:: Information provided ::
----------------
<file path="config.mk">
export PLATFORM = sky130hd
export DESIGN_NAME = hazard_ctrl_flat
export DESIGN_NICKNAME = d
export VERILOG_FILES = /design/src/rtl/hazard_ctrl_if.sv /design/src/rtl/hazard_ctrl.sv /design/src/flat_wrapper.sv
export SDC_FILE = /design/constraint.sdc
export NUM_CORES = 1
export LEC_CHECK = 0
export CAP_MARGIN = 15
export CORE_UTILIZATION = 30
export DETAILED_ROUTE_END_ITERATION = 12
export PLACE_DENSITY = 0.75
export SLEW_MARGIN = 20
export SYNTH_ARGS = -nofsm -noshare
export SYNTH_HDL_FRONTEND = slang
export SYNTH_SLANG_ARGS = --single-unit
</file>
<file path="constraint.sdc">
create_clock -name CLK -period 2.4 [get_ports CLK]
set_clock_uncertainty 0.1 [all_clocks]
set_input_delay 0.72 -clock CLK [delete_from_list [all_inputs] [get_ports CLK]]
set_output_delay 0.72 -clock CLK [all_outputs]
set_load 0.005 [all_outputs]
</file>
==> src/rtl/gate_bist.sv <==
// BIST sequencer: walks all a/b combinations, samples the gate block after a
// settle delay and accumulates pass/fail results against the golden model.
module gate_bist
  import gate_bist_pkg::*;
#(
  parameter int unsigned SETTLE_CYCLES = 1
) (
  input  logic       clk,
  input  logic       rst,
  input  logic       start,
  output logic       a,
  output logic       b,
  input  logic [5:0] dut_out,
  output logic       busy,
  output logic       done,
  output logic       pass,
  output logic [2:0] err_cnt,
  output logic [3:0] fail_vec,
  output logic [5:0] mismatch_mask
);

  localparam logic [3:0] SETTLE_LOAD = 4'(SETTLE_CYCLES - 1);
  localparam logic [1:0] LAST_IDX    = 2'(N_COMBOS - 1);

  state_e     state_q;
  logic [3:0] cnt_q;
  logic [1:0] idx_q;
  logic       a_q, b_q;
  logic       busy_q, done_q, pass_q;
  logic [2:0] err_cnt_q;
  logic [3:0] fail_vec_q;
  logic [5:0] mismatch_mask_q;

  logic [5:0] expected;
  logic [5:0] diff_d;
  logic       miss_d;
  logic [2:0] err_cnt_d;
  logic [1:0] idx_d;

  // a/b always mirror idx, so the golden vector tracks the applied stimulus.
  gate_golden u_golden (
    .a_i     (a_q),
    .b_i     (b_q),
    .gates_o (expected)
  );

  always_comb begin
    diff_d    = dut_out ^ expected;
    miss_d    = |diff_d;
    err_cnt_d = err_cnt_q + {2'b00, miss_d};
    idx_d     = idx_q + 2'd1;
  end

  always_ff @(posedge clk) begin
    if (rst) begin
      state_q         <= ST_IDLE;
      cnt_q           <= '0;
      idx_q           <= '0;
      a_q             <= 1'b0;
      b_q             <= 1'b0;
      busy_q          <= 1'b0;
      done_q          <= 1'b0;
      pass_q          <= 1'b0;
      err_cnt_q       <= '0;
      fail_vec_q      <= '0;
      mismatch_mask_q <= '0;
    end else begin
      case (state_q)
        ST_IDLE, ST_DONE: begin
          if (start) begin
            state_q         <= ST_SETTLE;
            cnt_q           <= SETTLE_LOAD;
            idx_q           <= '0;
            a_q             <= 1'b0;
            b_q             <= 1'b0;
            busy_q          <= 1'b1;
            done_q          <= 1'b0;
            pass_q          <= 1'b0;
            err_cnt_q       <= '0;
            fail_vec_q      <= '0;
            mismatch_mask_q <= '0;
          end
        end
        ST_SETTLE: begin
          if (cnt_q == 4'd0) state_q <= ST_CHECK;
          else               cnt_q   <= cnt_q - 4'd1;
        end
        ST_CHECK: begin
          err_cnt_q       <= err_cnt_d;
          mismatch_mask_q <= mismatch_mask_q | diff_d;
          if (miss_d) fail_vec_q[idx_q] <= 1'b1;
          if (idx_q == LAST_IDX) begin
            state_q <= ST_DONE;
            busy_q  <= 1'b0;
            done_q  <= 1'b1;
            pass_q  <= (err_cnt_d == 3'd0);
          end else begin
            state_q <= ST_SETTLE;
            cnt_q   <= SETTLE_LOAD;
            idx_q   <= idx_d;
            a_q     <= idx_d[1];
            b_q     <= idx_d[0];
          end
        end
        default: state_q <= ST_IDLE;
      endcase
    end
  end

  assign a             = a_q;
  assign b             = b_q;
  assign busy          = busy_q;
  assign done          = done_q;
  assign pass          = pass_q;
  assign err_cnt       = err_cnt_q;
  assign fail_vec      = fail_vec_q;
  assign mismatch_mask = mismatch_mask_q;

endmodule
----------------
:: Exercise aim ::
Your answer must consist of every line above, reproduced exactly.

:: Answer for the task ::
<file path="config.mk">
export PLATFORM = sky130hd
export DESIGN_NAME = hazard_ctrl_flat
export DESIGN_NICKNAME = d
export VERILOG_FILES = /design/src/rtl/hazard_ctrl_if.sv /design/src/rtl/hazard_ctrl.sv /design/src/flat_wrapper.sv
export SDC_FILE = /design/constraint.sdc
export NUM_CORES = 1
export LEC_CHECK = 0
export CAP_MARGIN = 15
export CORE_UTILIZATION = 30
export DETAILED_ROUTE_END_ITERATION = 12
export PLACE_DENSITY = 0.75
export SLEW_MARGIN = 20
export SYNTH_ARGS = -nofsm -noshare
export SYNTH_HDL_FRONTEND = slang
export SYNTH_SLANG_ARGS = --single-unit
</file>
<file path="constraint.sdc">
create_clock -name CLK -period 2.4 [get_ports CLK]
set_clock_uncertainty 0.1 [all_clocks]
set_input_delay 0.72 -clock CLK [delete_from_list [all_inputs] [get_ports CLK]]
set_output_delay 0.72 -clock CLK [all_outputs]
set_load 0.005 [all_outputs]
</file>
==> src/rtl/gate_bist.sv <==
// BIST sequencer: walks all a/b combinations, samples the gate block after a
// settle delay and accumulates pass/fail results against the golden model.
module gate_bist
  import gate_bist_pkg::*;
#(
  parameter int unsigned SETTLE_CYCLES = 1
) (
  input  logic       clk,
  input  logic       rst,
  input  logic       start,
  output logic       a,
  output logic       b,
  input  logic [5:0] dut_out,
  output logic       busy,
  output logic       done,
  output logic       pass,
  output logic [2:0] err_cnt,
  output logic [3:0] fail_vec,
  output logic [5:0] mismatch_mask
);

  localparam logic [3:0] SETTLE_LOAD = 4'(SETTLE_CYCLES - 1);
  localparam logic [1:0] LAST_IDX    = 2'(N_COMBOS - 1);

  state_e     state_q;
  logic [3:0] cnt_q;
  logic [1:0] idx_q;
  logic       a_q, b_q;
  logic       busy_q, done_q, pass_q;
  logic [2:0] err_cnt_q;
  logic [3:0] fail_vec_q;
  logic [5:0] mismatch_mask_q;

  logic [5:0] expected;
  logic [5:0] diff_d;
  logic       miss_d;
  logic [2:0] err_cnt_d;
  logic [1:0] idx_d;

  // a/b always mirror idx, so the golden vector tracks the applied stimulus.
  gate_golden u_golden (
    .a_i     (a_q),
    .b_i     (b_q),
    .gates_o (expected)
  );

  always_comb begin
    diff_d    = dut_out ^ expected;
    miss_d    = |diff_d;
    err_cnt_d = err_cnt_q + {2'b00, miss_d};
    idx_d     = idx_q + 2'd1;
  end

  always_ff @(posedge clk) begin
    if (rst) begin
      state_q         <= ST_IDLE;
      cnt_q           <= '0;
      idx_q           <= '0;
      a_q             <= 1'b0;
      b_q             <= 1'b0;
      busy_q          <= 1'b0;
      done_q          <= 1'b0;
      pass_q          <= 1'b0;
      err_cnt_q       <= '0;
      fail_vec_q      <= '0;
      mismatch_mask_q <= '0;
    end else begin
      case (state_q)
        ST_IDLE, ST_DONE: begin
          if (start) begin
            state_q         <= ST_SETTLE;
            cnt_q           <= SETTLE_LOAD;
            idx_q           <= '0;
            a_q             <= 1'b0;
            b_q             <= 1'b0;
            busy_q          <= 1'b1;
            done_q          <= 1'b0;
            pass_q          <= 1'b0;
            err_cnt_q       <= '0;
            fail_vec_q      <= '0;
            mismatch_mask_q <= '0;
          end
        end
        ST_SETTLE: begin
          if (cnt_q == 4'd0) state_q <= ST_CHECK;
          else               cnt_q   <= cnt_q - 4'd1;
        end
        ST_CHECK: begin
          err_cnt_q       <= err_cnt_d;
          mismatch_mask_q <= mismatch_mask_q | diff_d;
          if (miss_d) fail_vec_q[idx_q] <= 1'b1;
          if (idx_q == LAST_IDX) begin
            state_q <= ST_DONE;
            busy_q  <= 1'b0;
            done_q  <= 1'b1;
            pass_q  <= (err_cnt_d == 3'd0);
          end else begin
            state_q <= ST_SETTLE;
            cnt_q   <= SETTLE_LOAD;
            idx_q   <= idx_d;
            a_q     <= idx_d[1];
            b_q     <= idx_d[0];
          end
        end
        default: state_q <= ST_IDLE;
      endcase
    end
  end

  assign a             = a_q;
  assign b             = b_q;
  assign busy          = busy_q;
  assign done          = done_q;
  assign pass          = pass_q;
  assign err_cnt       = err_cnt_q;
  assign fail_vec      = fail_vec_q;
  assign mismatch_mask = mismatch_mask_q;

endmodule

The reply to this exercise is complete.